Jamie Liam Humphrey is an outstanding artist and individual. His journey may seem conventional on paper but his story is far from it. Jamie and I got together to discuss where his passion for painting originated and what has guided his practise over the years.
Art never seemed important to me at the beginning of my life, I was always into football or skateboarding and thought art was a cop out! I gave it no attention at school and wasn’t the least little bit interested in pursuing it further. It eventually got to that time in life, when I was about 16-17 years old and finishing high school, that I had to ask the same question we have all asked ourselves — what can I do and what am I going to do? I joined Harrogate college under the impression I would study photography, because that is what every skateboarder was doing at the time in order to have another creative outlook on life, but I soon realised 1. I didn’t know how to work a camera and 2. I was shit at taking photos.
The turning point in my life came during an art foundation trip to Barcelona where I met a guy on my course who became one of the most influential people to ever walk into my life, Robbie Fife (who is also a practicing artist). He invited me to the Antoni Tapies (1923-2012) Foundation ‘fundaciotapies’ and it changed my life. Until that point I believed painting only existed within the realms of still life compositions on dining tables at school and I had no idea of the mysterious world of abstract expressionism.
Upon returning from that trip I felt as though my eyes had been opened to a whole new world of art. And this is when I started paint.
Jamie and I discussed a number of influential artists that resonate through his work. From British post-war abstraction pioneer Roger Hilton (1911-1975) to contemporary Phoebe Unwin (b.1979) I was blown away by the diversity and scope of the different notions underpinning his work. Jamie emphasised an intuitive approach to his practise which is evident throughout his oeuvre.
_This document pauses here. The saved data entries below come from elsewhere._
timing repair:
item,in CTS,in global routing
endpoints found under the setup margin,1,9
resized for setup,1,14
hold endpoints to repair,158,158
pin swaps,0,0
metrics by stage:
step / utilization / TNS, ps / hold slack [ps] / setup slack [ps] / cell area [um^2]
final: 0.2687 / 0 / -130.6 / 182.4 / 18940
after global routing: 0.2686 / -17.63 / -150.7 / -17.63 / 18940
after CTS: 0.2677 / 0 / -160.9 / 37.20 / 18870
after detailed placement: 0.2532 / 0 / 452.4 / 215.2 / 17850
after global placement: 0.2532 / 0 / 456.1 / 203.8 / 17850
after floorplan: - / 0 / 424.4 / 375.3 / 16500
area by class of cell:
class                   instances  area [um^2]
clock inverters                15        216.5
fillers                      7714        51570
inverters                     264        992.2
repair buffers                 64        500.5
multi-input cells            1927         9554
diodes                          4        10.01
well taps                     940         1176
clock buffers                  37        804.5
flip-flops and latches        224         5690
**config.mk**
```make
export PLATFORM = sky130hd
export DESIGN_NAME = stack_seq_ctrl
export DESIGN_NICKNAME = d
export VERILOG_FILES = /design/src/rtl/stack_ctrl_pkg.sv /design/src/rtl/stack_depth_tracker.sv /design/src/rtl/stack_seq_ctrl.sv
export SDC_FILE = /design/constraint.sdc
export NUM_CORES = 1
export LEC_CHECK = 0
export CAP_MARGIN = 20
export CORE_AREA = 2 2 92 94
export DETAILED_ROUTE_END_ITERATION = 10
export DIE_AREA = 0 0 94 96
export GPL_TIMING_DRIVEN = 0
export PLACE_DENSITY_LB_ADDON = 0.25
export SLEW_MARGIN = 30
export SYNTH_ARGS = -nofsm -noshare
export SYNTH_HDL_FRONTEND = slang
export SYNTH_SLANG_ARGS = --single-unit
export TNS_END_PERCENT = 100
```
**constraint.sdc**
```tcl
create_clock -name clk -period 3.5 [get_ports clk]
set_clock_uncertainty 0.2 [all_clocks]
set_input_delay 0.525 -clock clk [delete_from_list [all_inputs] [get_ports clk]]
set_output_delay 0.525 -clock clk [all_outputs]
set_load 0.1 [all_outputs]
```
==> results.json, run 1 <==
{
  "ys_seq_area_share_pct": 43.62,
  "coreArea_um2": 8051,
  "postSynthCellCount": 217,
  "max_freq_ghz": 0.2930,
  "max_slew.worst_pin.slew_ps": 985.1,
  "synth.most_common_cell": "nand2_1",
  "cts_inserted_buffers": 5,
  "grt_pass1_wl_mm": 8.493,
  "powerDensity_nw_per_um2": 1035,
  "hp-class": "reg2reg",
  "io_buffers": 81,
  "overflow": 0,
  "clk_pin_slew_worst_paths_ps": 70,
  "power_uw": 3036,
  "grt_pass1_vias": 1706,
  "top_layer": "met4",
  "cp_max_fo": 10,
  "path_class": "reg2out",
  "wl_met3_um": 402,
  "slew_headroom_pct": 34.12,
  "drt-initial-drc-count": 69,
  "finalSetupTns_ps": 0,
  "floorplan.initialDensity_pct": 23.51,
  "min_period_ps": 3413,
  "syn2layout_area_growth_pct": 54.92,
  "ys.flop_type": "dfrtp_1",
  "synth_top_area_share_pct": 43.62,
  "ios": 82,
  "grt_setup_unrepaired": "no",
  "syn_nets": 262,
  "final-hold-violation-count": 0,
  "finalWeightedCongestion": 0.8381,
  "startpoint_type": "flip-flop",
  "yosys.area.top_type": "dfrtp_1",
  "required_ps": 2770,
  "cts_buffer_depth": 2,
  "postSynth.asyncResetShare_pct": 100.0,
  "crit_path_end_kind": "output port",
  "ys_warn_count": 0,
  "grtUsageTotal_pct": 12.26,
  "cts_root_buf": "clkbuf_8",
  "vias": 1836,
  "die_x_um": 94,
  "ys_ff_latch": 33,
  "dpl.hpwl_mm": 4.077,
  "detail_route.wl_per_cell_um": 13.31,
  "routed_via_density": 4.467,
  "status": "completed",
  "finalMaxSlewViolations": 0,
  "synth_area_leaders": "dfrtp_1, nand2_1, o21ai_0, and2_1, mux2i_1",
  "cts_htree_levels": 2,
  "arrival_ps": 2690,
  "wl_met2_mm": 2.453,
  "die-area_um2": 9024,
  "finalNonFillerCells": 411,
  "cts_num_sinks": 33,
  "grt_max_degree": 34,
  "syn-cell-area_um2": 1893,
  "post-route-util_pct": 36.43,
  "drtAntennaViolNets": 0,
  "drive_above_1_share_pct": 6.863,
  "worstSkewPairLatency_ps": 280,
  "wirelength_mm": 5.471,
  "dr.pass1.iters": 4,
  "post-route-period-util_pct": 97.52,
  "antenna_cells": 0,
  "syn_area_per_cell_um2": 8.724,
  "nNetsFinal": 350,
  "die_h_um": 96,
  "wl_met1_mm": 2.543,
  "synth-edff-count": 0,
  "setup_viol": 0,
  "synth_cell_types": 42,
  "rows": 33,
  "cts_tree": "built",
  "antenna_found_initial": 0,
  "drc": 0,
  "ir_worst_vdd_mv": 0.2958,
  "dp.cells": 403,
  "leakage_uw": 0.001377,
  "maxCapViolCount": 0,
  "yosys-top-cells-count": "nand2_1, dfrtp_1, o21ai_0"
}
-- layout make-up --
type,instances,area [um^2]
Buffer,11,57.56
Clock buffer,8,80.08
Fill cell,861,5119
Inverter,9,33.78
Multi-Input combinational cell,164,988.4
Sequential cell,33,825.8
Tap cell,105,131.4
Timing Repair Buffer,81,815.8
==> config.mk <==
export PLATFORM = sky130hd
export DESIGN_NAME = hyperbus_rx_packer
export DESIGN_NICKNAME = d
export VERILOG_FILES = /design/src/rtl/hyperbus_rx_packer.sv
export SDC_FILE = /design/constraint.sdc
export NUM_CORES = 1
export LEC_CHECK = 0
export CORE_ASPECT_RATIO = 0.7
export CORE_MARGIN = 2
export CORE_UTILIZATION = 35
export DETAILED_ROUTE_END_ITERATION = 6
export MAX_ROUTING_LAYER = met4
export SLEW_MARGIN = 20
export SYNTH_ARGS = -nofsm -noshare
export SYNTH_HDL_FRONTEND = slang
export SYNTH_SLANG_ARGS = --single-unit
==> constraint.sdc <==
create_clock -name clk0 -period 8.5 [get_ports clk0]
set_input_delay 1.7 -clock clk0 [delete_from_list [all_inputs] [get_ports clk0]]
set_output_delay 1.7 -clock clk0 [all_outputs]
set_load 0.005 [all_outputs]
--- config.mk ---
export PLATFORM = sky130hd
export DESIGN_NAME = seq_controller
export DESIGN_NICKNAME = d
export VERILOG_FILES = /design/src/rtl/cpu_pkg.sv /design/src/rtl/op_decoder.sv /design/src/rtl/seq_controller.sv
export SDC_FILE = /design/constraint.sdc
export NUM_CORES = 1
export LEC_CHECK = 0
export CORE_MARGIN = 2
export CORE_UTILIZATION = 44
export DETAILED_ROUTE_END_ITERATION = 7
export PLACE_DENSITY = 0.92
export SLEW_MARGIN = 0
export SYNTH_ARGS = -nofsm -noshare
export SYNTH_HDL_FRONTEND = slang
export SYNTH_SLANG_ARGS = --single-unit
--- constraint.sdc ---
create_clock -name clk -period 3.35 [get_ports clk]
set_input_delay 0.5025 -clock clk [delete_from_list [all_inputs] [get_ports clk]]
set_output_delay 0.5025 -clock clk [all_outputs]
set_load 0.05 [all_outputs]
--- src/rtl/cpu_pkg.sv ---
// Shared opcode encodings, sequencer state codes and instruction classes for the CPU control path.
package cpu_pkg;

  // Upper three opcode bits select the two-byte instructions (bit 0 is ignored).
  localparam logic [2:0] OpHiLdm = 3'b000;
  localparam logic [2:0] OpHiStm = 3'b001;
  localparam logic [2:0] OpHiJmp = 3'b010;
  localparam logic [2:0] OpHiJcc = 3'b011;

  localparam logic [3:0] OpAdd = 4'b1000;
  localparam logic [3:0] OpAdc = 4'b1001;
  localparam logic [3:0] OpSub = 4'b1010;
  localparam logic [3:0] OpAnd = 4'b1011;
  localparam logic [3:0] OpMov = 4'b1100;
  localparam logic [3:0] OpMvi = 4'b1101;
  localparam logic [3:0] OpLdf = 4'b1110;
  localparam logic [3:0] OpNop = 4'b1111;

  localparam logic [3:0] StF1   = 4'd0;
  localparam logic [3:0] StF1w  = 4'd1;
  localparam logic [3:0] StDec  = 4'd2;
  localparam logic [3:0] StF2   = 4'd3;
  localparam logic [3:0] StExa  = 4'd4;
  localparam logic [3:0] StWba  = 4'd5;
  localparam logic [3:0] StMrd  = 4'd6;
  localparam logic [3:0] StMwr  = 4'd7;
  localparam logic [3:0] StBr   = 4'd8;
  localparam logic [3:0] StHalt = 4'd9;

  typedef enum logic [3:0] {
    ClsLdm,
    ClsStm,
    ClsJmp,
    ClsJcc,
    ClsAlu,
    ClsMov,
    ClsMvi,
    ClsLdf,
    ClsNop
  } instr_class_e;

  // Instructions that need the second instruction byte fetched into TR.
  function automatic logic needs_fetch2(instr_class_e cls);
    return (cls == ClsLdm) || (cls == ClsStm) || (cls == ClsJmp) || (cls == ClsJcc) ||
           (cls == ClsMvi);
  endfunction

endpackage

--- src/rtl/op_decoder.sv ---
// Combinational opcode classifier: IR[7:4] to instruction class.
module op_decoder
  import cpu_pkg::*;
(
  input  logic [3:0]   opcode,
  output instr_class_e instr_class
);

  always_comb begin
    instr_class = ClsNop;
    if (!opcode[3]) begin
      case (opcode[3:1])
        OpHiLdm: instr_class = ClsLdm;
        OpHiStm: instr_class = ClsStm;
        OpHiJmp: instr_class = ClsJmp;
        OpHiJcc: instr_class = ClsJcc;
        default: instr_class = ClsNop;
      endcase
    end else begin
      case (opcode)
        OpAdd, OpAdc, OpSub, OpAnd: instr_class = ClsAlu;
        OpMov:                      instr_class = ClsMov;
        OpMvi:                      instr_class = ClsMvi;
        OpLdf:                      instr_class = ClsLdf;
        default:                    instr_class = ClsNop;
      endcase
    end
  end

endmodule

--- src/rtl/seq_controller.sv ---
// Multi-cycle instruction sequencer: fetch/decode/execute FSM with debug halt and single-step.
module seq_controller
  import cpu_pkg::*;
(
  input  logic       clk,
  input  logic       rst,
  input  logic [3:0] instruction,
  input  logic [1:0] dst_fld,
  input  logic       jmp_taken,
  input  logic       mem_ready,
  input  logic       halt_req,
  input  logic       step,
  output logic       ld_PC,
  output logic       ld_IR,
  output logic       ld_DI,
  output logic       ld_TR,
  output logic       ld_ALU,
  output logic       ld_CZN,
  output logic       MEM_read,
  output logic       MEM_write,
  output logic       sel_MEM_src_PC,
  output logic       sel_MEM_src_TR,
  output logic       write_reg_en,
  output logic       sel_IR_3_2,
  output logic       sel_DI_4_3,
  output logic       sel_RF_write_src_TR_12_5,
  output logic       sel_RF_write_src_reg1,
  output logic       sel_RF_write_src_ALU,
  output logic       sel_ALU_src_reg1,
  output logic       sel_ALU_src_TR,
  output logic       sel_CZN_src_ALU,
  output logic       sel_CZN_src_RF,
  output logic       sel_PC_src_JUMP,
  output logic       halted
);

  logic [3:0]   state_q, state_d;
  logic [3:0]   done_state;
  logic         br_load;
  instr_class_e cls;

  // The destination field steers the datapath directly; the sequencer never inspects it.
  logic unused_dst;
  assign unused_dst = ^dst_fld;

  op_decoder u_op_decoder (
    .opcode      (instruction),
    .instr_class (cls)
  );

  // halt_req is only looked at when an instruction retires, so nothing is cut short.
  assign done_state = halt_req ? StHalt : StF1;
  assign br_load    = (cls == ClsJmp) || ((cls == ClsJcc) && jmp_taken);

  always_ff @(posedge clk or negedge rst) begin
    if (!rst) begin
      state_q <= StF1;
    end else begin
      state_q <= state_d;
    end
  end

  always_comb begin
    state_d = state_q;
    case (state_q)
      StF1, StF1w: state_d = mem_ready ? StDec : StF1w;
      StDec: begin
        if (needs_fetch2(cls))   state_d = StF2;
        else if (cls == ClsAlu)  state_d = StExa;
        else                     state_d = done_state;
      end
      StF2: begin
        if (mem_ready) begin
          case (cls)
            ClsMvi:         state_d = StWba;
            ClsLdm:         state_d = StMrd;
            ClsStm:         state_d = StMwr;
            ClsJmp, ClsJcc: state_d = StBr;
            default:        state_d = done_state;
          endcase
        end
      end
      StExa:        state_d = StWba;
      StWba, StBr:  state_d = done_state;
      StMrd, StMwr: state_d = mem_ready ? done_state : state_q;
      StHalt:       state_d = step ? StF1 : StHalt;
      default:      state_d = StF1;
    endcase
  end

  always_comb begin
    ld_PC                    = 1'b0;
    ld_IR                    = 1'b0;
    ld_DI                    = 1'b0;
    ld_TR                    = 1'b0;
    ld_ALU                   = 1'b0;
    ld_CZN                   = 1'b0;
    MEM_read                 = 1'b0;
    MEM_write                = 1'b0;
    sel_MEM_src_PC           = 1'b0;
    sel_MEM_src_TR           = 1'b0;
    write_reg_en             = 1'b0;
    sel_IR_3_2               = 1'b0;
    sel_DI_4_3               = 1'b0;
    sel_RF_write_src_TR_12_5 = 1'b0;
    sel_RF_write_src_reg1    = 1'b0;
    sel_RF_write_src_ALU     = 1'b0;
    sel_ALU_src_reg1         = 1'b0;
    sel_ALU_src_TR           = 1'b0;
    sel_CZN_src_ALU          = 1'b0;
    sel_CZN_src_RF           = 1'b0;
    sel_PC_src_JUMP          = 1'b0;
    halted                   = 1'b0;
    // Reset masks every strobe combinationally so an in-flight access is dropped at once.
    if (rst) begin
      case (state_q)
        StF1, StF1w: begin
          MEM_read       = 1'b1;
          sel_MEM_src_PC = 1'b1;
          ld_IR          = mem_ready;
          ld_PC          = mem_ready;
        end
        StDec: begin
          ld_DI = 1'b1;
          if (cls == ClsMov) begin
            write_reg_en          = 1'b1;
            sel_IR_3_2            = 1'b1;
            sel_RF_write_src_reg1 = 1'b1;
          end
          if (cls == ClsLdf) begin
            ld_CZN         = 1'b1;
            sel_CZN_src_RF = 1'b1;
          end
        end
        StF2: begin
          MEM_read       = 1'b1;
          sel_MEM_src_PC = 1'b1;
          ld_TR          = mem_ready;
          ld_PC          = mem_ready;
        end
        StExa: begin
          sel_ALU_src_reg1 = 1'b1;
          ld_ALU           = 1'b1;
          ld_CZN           = 1'b1;
          sel_CZN_src_ALU  = 1'b1;
        end
        StWba: begin
          write_reg_en             = 1'b1;
          sel_IR_3_2               = 1'b1;
          sel_RF_write_src_TR_12_5 = (cls == ClsMvi);
          sel_RF_write_src_ALU     = (cls != ClsMvi);
        end
        StMrd: begin
          MEM_read       = 1'b1;
          sel_MEM_src_TR = 1'b1;
          write_reg_en   = mem_ready;
          sel_DI_4_3     = mem_ready;
        end
        StMwr: begin
          MEM_write      = 1'b1;
          sel_MEM_src_TR = 1'b1;
          sel_DI_4_3     = 1'b1;
        end
        StBr: begin
          sel_PC_src_JUMP = br_load;
          ld_PC           = br_load;
        end
        StHalt:  halted = 1'b1;
        default: ;
      endcase
    end
  end

endmodule
Yosys cells after proc, flatten, opt, wreduce, memory -nomap -nowiden
Cells that the tools add are included.
{"block": "totals", "inputBits": 12, "register_bits": 4, "output_inout_bits": 22, "wordCells": 99}
{"block": "op_classes", "mux": 52, "n_reduce_logical": 17, "eq_ne": 29}
{"operator": "$pmux 4 s4", "count": 3}
{"operator": "$eq 4x4->1 const B", "count": 9}
{"operator": "$mux 1", "count": 35}
{"operator": "$eq 4x3->1 const B", "count": 8}
{"operator": "$mux 4", "count": 7}
{"operator": "$pmux 4 s7", "count": 1}
{"operator": "$eq 4x2->1 const B", "count": 4}
{"operator": "$eq 4x1->1 const B", "count": 2}
{"operator": "$logic_not 4->1", "count": 2}
{"operator": "$pmux 1 s2", "count": 4}
{"operator": "$reduce_or 2->1", "count": 4}
{"operator": "$reduce_or 4->1", "count": 2}
{"operator": "$eq 3x2->1 const B", "count": 2}
{"operator": "$logic_or 1x1->1", "count": 5}
{"operator": "$ne 4x3->1 const B", "count": 1}
{"operator": "$eq 3x1->1 const B", "count": 1}
{"operator": "$logic_not 3->1", "count": 1}
{"operator": "$pmux 1 s3", "count": 1}
{"operator": "$reduce_or 3->1", "count": 1}
{"operator": "$mux 2", "count": 1}
{"operator": "$ne 2x1->1 const B", "count": 1}
{"operator": "$ne 2x2->1 const B", "count": 1}
{"operator": "$reduce_and 2->1", "count": 1}
{"operator": "$logic_and 1x1->1", "count": 1}

Depth between registers and ports, before layout
{"block": "logic_depth", "depth_word": 11, "mapped_depth": 6, "depth_no_buf": 4}

By module
From an unflattened synthesis, not the netlist that was laid out.
{"block": "hier_totals", "hier_cells": 109, "hier_area_um2": 768.2}
{"mod": "seq_controller", "cells_each": 100, "area_per_inst_um2": 716.9, "seq_area_each_um2": 100.1, "n_inst": 1}
{"mod": "op_decoder", "cells_each": 9, "area_per_inst_um2": 51.3, "seq_area_each_um2": 0.0, "n_inst": 1}

Least setup slack after synthesis
No wires, ideal clock.
{"block": "synth_path", "kind": "input port to output port", "start": "input port instruction[2]", "end": "output port ld_CZN", "arrival_time_ns": 2.897, "required_ns": 2.847, "n_path_buf": 1, "slack_ns": -0.050, "cell_stages": 4, "path_cell_list": "buf_2 > nand2_1 > nor4_1 > or2_1"}
{"block": "synth_between", "elab_chain_len": 8, "word_cells_on_any_way": 19, "cone_classes": "eq/ne: 11; mux: 6; reduce/logical: 2"}
{"element": "start: declaration", "line": "seq_controller.sv:7", "rtl": "input logic [3:0] instruction,"}
{"element": "$eq 4x4->1", "line": "op_decoder.sv:20", "rtl": "case (opcode)"}
{"element": "$reduce_or 4->1", "line": "op_decoder.sv:20"}
{"element": "$pmux 4 s4", "line": "op_decoder.sv:20"}
{"element": "$mux 4 *", "line": "op_decoder.sv:11", "rtl": "if (!opcode[3]) begin"}
{"element": "$eq 4x3->1 *", "line": "seq_controller.sv:130", "rtl": "if (cls == ClsLdf) begin"}
{"element": "$mux 1 *", "line": "seq_controller.sv:130"}
{"element": "$pmux 1 s2 *", "line": "seq_controller.sv:116", "rtl": "case (state_q)"}
{"element": "$mux 1 *", "line": "seq_controller.sv:115", "rtl": "if (rst) begin"}
{"element": "end: declaration", "line": "seq_controller.sv:18", "rtl": "output logic ld_CZN,"}
Every way passes the cells marked *; elsewhere a longest branch is shown, timed or not.

Worst setup path after layout
{"block": "layout_path", "start": "input port instruction[3]", "end": "output port sel_RF_write_src_ALU"}
{"block": "layout_between", "elab_chain_len": 7, "word_cells_on_any_way": 18, "cone_classes": "eq/ne: 11; mux: 5; reduce/logical: 2"}
{"element": "$eq 4x4->1", "line": "op_decoder.sv:20"}
{"element": "$reduce_or 4->1", "line": "op_decoder.sv:20"}
{"element": "$pmux 4 s4", "line": "op_decoder.sv:20"}
{"element": "$mux 4 *", "line": "op_decoder.sv:11"}
{"element": "$ne 4x3->1 *", "line": "seq_controller.sv:151", "rtl": "sel_RF_write_src_ALU = (cls != ClsMvi);"}
{"element": "$mux 1 *", "line": "seq_controller.sv:116"}
{"element": "$mux 1 *", "line": "seq_controller.sv:115"}
{"element": "end: declaration", "line": "seq_controller.sv:28", "rtl": "output logic sel_RF_write_src_ALU,"}
Marked as above.

==> results by group <==
Run status
  • Outcome: finished, final reports clean

Route
  • Initial DRC Count: 27
  • Met2 wire len: between 1000 and 1500 µm
  • Via Count: ~840
  • Highest metal used: met3
  • Pre-antenna DRT Iters: 4
  • Drt via density: roughly 5.9
  • Drt drc: 0
  • Met3 WL post-DR: approximately 160 µm
  • Routed Antenna Nets: 0
  • DRT met1 WL: around 890 µm
  • Routed wire length: around 2100 µm
  • Routed length per placed instance: ~14 µm

Min path
  • Hold crit path type: in -> async

Power
  • PD cells: 716 nW/µm²
  • Leak pwr: around 0.4 nW
  • Max VDD drop: 0.000328 V
  • Final Power: about 0.73 mW

Layout
  • Top reg by flops: state_q
  • Biggest regs: state_q x4
  • Fraction of layout cells with a size suffix above 1: roughly 16%
  • Flip-flop count of the largest register after layout: 4
  • Ant diodes: 0
  • Area delta synth->final: 35.0%
  • Final #Nets: approximately 140

Clock tree
  • Clock Pin Slew Worst Setup and Hold Paths: roughly 40 ps
  • CTS resizes: 0
  • Clock Path Buffers: 2
  • Clock insertion delay at the later pin of the skew report: roughly 240 ps
  • H-tree depth: 1
  • Root buffer cell: clkbuf_4
  • Hold_buf cts: 0
  • Postcts setup bufs: 0
  • CTS tree: done
  • CTS Sinks: 4
  • Num CTS Buffers: 3

GRT
  • All-Layer GR Usage: between 20% and 30%
  • Vias in the first global route: 684
  • Grt ovf: 0
  • Largest net degree at the start of global routing: 19
  • Antenna violations before repair: 0
  • First-pass GRT wire length: 3200 µm

Setup path
  • Endpoint type of the worst setup path: primary output
  • CP Max Fanout: 13
  • Critical path required time: about 2900 ps
  • CP Class: in -> out
  • Max incr delay on CP: between 700 and 800 ps
  • Sequence of cells on the critical path: clkdlybuf4s50_1 -> nand2b_1 -> nor2_1 -> nor2_1 -> clkdlybuf4s50_1
  • FF-to-FF path depth: 4
  • CP Launch Type: input pin
  • CP max stage cell: clkdlybuf4s50_1
  • WP data arrival: 2460 ps

Synth
  • Synth Register Bits: 4
  • Syn_area_per_cell: ~7.3 µm²
  • Post-Syn Instances: 104
  • Register area share after synthesis: between 10% and 20%
  • Synth area leader: dfrtp_1
  • Synth area leaders: dfrtp_1 13%, nand2b_1 5.8%, nor2_1 5.0%
  • Synth Flop Type: dfrtp_1
  • Most common cell in the netlist: nor2_1
  • Mapped Area: between 700 and 800 µm²
  • Fraction of registers with async set/reset: between 90% and 100%
  • Synth top area share: between 10% and 20%
  • Number of flops mapped to enable cells by yosys: 0
  • Synth top cells by count: 10 x nor2_1, 7 x nand2_1, 7 x nand2b_1
  • YS warnings: 0
  • Post-Syn Nets: roughly 120
  • Post-synth cell types: between 40 and 50

Floorplanning
  • Num rows: 14
  • Die extent in y: 45.4 µm
  • DIE AREA: about 2100 µm²
  • Initial Util: about half
  • Die W: approximately 45 µm
  • Core region area: between 1500 and 2000 µm²
  • Top Ports: 34

STA
  • Endpoints failing hold: 0
  • Crit share post-route: 88.4%
  • Slew Limit Headroom: around 61%
  • Worst slew pin tran: just under 600 ps
  • Fmax: around 340 MHz
  • Crit path time final: 2960 ps
  • Unrepaired setup endpoints after global routing: no
  • Final worst clock skew: about 2.7 ps
  • Max-slew violations: 0
  • # setup viols final: 0
  • Fin Setup TNS: 0 ps

Placed design
  • Post-detail-place hpwl: between 1000 and 1500 µm
  • Routability cong.: between 0.8 and 0.9
  • IO buf count: 30

Run
  • Max Cap Viol: 0
## metal layers
| metal | up-vias | global-route usage, % |
|---|---|---|
| met5 | - | 0 |
| met4 | 0 | 0 |
| met3 | 0 | 5.95 |
| met2 | 42 | 32.7 |
| met1 | 379 | 30.1 |
| li1 | 423 | - |
## layout make-up
class	instances	area (µm²)
clock buffer	3	22.5
fill	132	541
inverter	3	11.3
multi-input combinational	85	572
sequential	4	100
tap	16	20.0
timing repair buffer	32	293
## report_power, final
| group | internal [mW] | switching, mW | total, mW |
|---|---|---|---|
| clock | 0.0402 | 0.0212 | 0.0614 |
| combinational | 0.204 | 0.294 | 0.498 |
| sequential | 0.0693 | 0.101 | 0.170 |
## stage by stage
| stage | setup WS [ps] | hold slack (ps) | instances | cell area [µm²] | utilization, % |
|---|---|---|---|---|---|
| floorplan | 366 | 207 | 104 | 761 | - |
| global placement | 441 | 759 | 140 | 996 | 63.9 |
| detailed placement | 430 | 799 | 140 | 996 | 63.9 |
| CTS | 419 | 662 | 143 | 1020 | 65.3 |
| global route | 305 | 681 | 143 | 1020 | 65.3 |
| finish | 389 | 674 | 143 | 1020 | 65.3 |
## cell usage in the layout (no fill, tap or decap), types with 2 or more instances in the layout
master            n
nand2b_1          7
clkdlybuf4s50_1  21
a21oi_1           6
xnor2_1           2
nand2_1           7
inv_1             3
clkbuf_4          3
nor2_1           10
and2_1            3
nor4_2            2
nor2b_1           4
or4b_1            2
o41ai_1           2
o21ai_0           2
nand3_1           3
a21boi_2          2
nand3b_1          3
or2_1             3
and3_1            3
a22oi_1           2
dfrtp_1           4
buf_4            11
## path summary, 6_finish.rpt
| check | from | to | slack [ps] |
|---|---|---|---|
| hold / removal | rst | state_q[3] | 670 |
| max in group asynchronous | rst | state_q[1] | 2570 |
| min in group clk | state_q[0] | state_q[0] | 820 |
| setup reg to reg | state_q[1] | state_q[1] | 1710 |
| hold reg to reg | state_q[0] | state_q[0] | 820 |
| setup / recovery | instruction[3] | sel_RF_write_src_ALU | 390 |
## critical path: cells and delay by family
kind          cells  cell delay, ps
buf+inv           2            1430
simple gates      3             510
## logic make-up after synthesis
group           after synthesis  share of synthesized area [%]
compound gates               27                           26.9
flops                         4                           13.3
simple gates                 55                           45.3
xor+xnor                      2                           2.32
other cells                   1                          0.497
buf+inv                      15                           11.8
Note: power is estimated with default switching activity, not from simulation.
Palatable, but rarely sweet, colours make indefinite forms that move and converge in uncomfortable and surprising ways – sometimes forms are found under one another, obscured from the surface plane, sometimes covered or entirely obliterated, and at other times nudging gentling into one another. I work from nostalgic memories and try to recreate these journeys through colour and configuration in my work, paying respect to the forgotten things in my life. Im a painter’s painter and there is not always an apparent ‘subject matter’ per se to my work, or it may go unnoticed, but what is wrong with just making something beautiful?
I remember being a kid and walking past these allotments on the way to school in the morning and the intensity of the summertime — the smells and the imagery are, I guess, where a lot of the colours, forms and emotions with in my work stem from.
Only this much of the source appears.